BRIEF
Copy exactly, and only, the lines from the one containing "detailed placement: 360 / 4870 / 840 / 38.6" through the last line of the records below.

▼

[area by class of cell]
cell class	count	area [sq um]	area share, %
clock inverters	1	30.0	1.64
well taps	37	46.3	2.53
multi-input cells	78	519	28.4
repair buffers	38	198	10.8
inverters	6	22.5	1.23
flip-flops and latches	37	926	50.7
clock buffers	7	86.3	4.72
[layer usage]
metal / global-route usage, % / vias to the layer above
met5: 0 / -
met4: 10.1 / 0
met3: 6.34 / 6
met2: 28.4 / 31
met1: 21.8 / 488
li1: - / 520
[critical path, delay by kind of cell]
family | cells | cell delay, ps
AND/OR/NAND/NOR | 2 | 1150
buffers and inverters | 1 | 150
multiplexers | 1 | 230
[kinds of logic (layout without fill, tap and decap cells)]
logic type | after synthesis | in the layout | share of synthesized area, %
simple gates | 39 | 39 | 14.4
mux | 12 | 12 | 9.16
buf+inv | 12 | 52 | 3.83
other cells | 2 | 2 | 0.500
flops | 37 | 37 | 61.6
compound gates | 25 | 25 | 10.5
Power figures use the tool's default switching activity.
[config.mk]
export PLATFORM = sky130hd
export DESIGN_NAME = pdm_ctrl
export DESIGN_NICKNAME = d
export VERILOG_FILES = /design/src/logic/pdm_pkg.sv /design/src/logic/pdm_phase.sv /design/src/logic/pdm_ctrl.sv
export SDC_FILE = /design/constraint.sdc
export NUM_CORES = 1
export LEC_CHECK = 0
export ABC_AREA = 1
export BUFFER_PORTS_ARGS = -buffer_cell sky130_fd_sc_hd__buf_4
export CORE_AREA = 2 2 140 142
export CTS_CLUSTER_SIZE = 25
export DETAILED_ROUTE_END_ITERATION = 8
export DIE_AREA = 0 0 142 144
export GPL_TIMING_DRIVEN = 0
export SLEW_MARGIN = 20
export SYNTH_ARGS = -nofsm -noshare
export SYNTH_HDL_FRONTEND = slang
export SYNTH_SLANG_ARGS = --single-unit
[constraint.sdc]
create_clock -name core_clk -period 1.7 [get_ports core_clk]
set_input_delay 0.34 -clock core_clk [delete_from_list [all_inputs] [get_ports core_clk]]
set_output_delay 0.34 -clock core_clk [all_outputs]
set_load 0.005 [all_outputs]
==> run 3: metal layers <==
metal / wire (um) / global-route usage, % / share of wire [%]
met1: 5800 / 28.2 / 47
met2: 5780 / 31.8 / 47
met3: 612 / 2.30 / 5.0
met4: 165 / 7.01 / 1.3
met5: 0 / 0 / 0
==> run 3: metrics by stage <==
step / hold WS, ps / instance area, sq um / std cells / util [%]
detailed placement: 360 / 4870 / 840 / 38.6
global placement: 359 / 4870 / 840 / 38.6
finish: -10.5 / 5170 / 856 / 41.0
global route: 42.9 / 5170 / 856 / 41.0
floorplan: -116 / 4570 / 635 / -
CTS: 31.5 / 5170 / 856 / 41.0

▲

RESPONSE TO THE EXERCISE
detailed placement: 360 / 4870 / 840 / 38.6
global placement: 359 / 4870 / 840 / 38.6
finish: -10.5 / 5170 / 856 / 41.0
global route: 42.9 / 5170 / 856 / 41.0
floorplan: -116 / 4570 / 635 / -
CTS: 31.5 / 5170 / 856 / 41.0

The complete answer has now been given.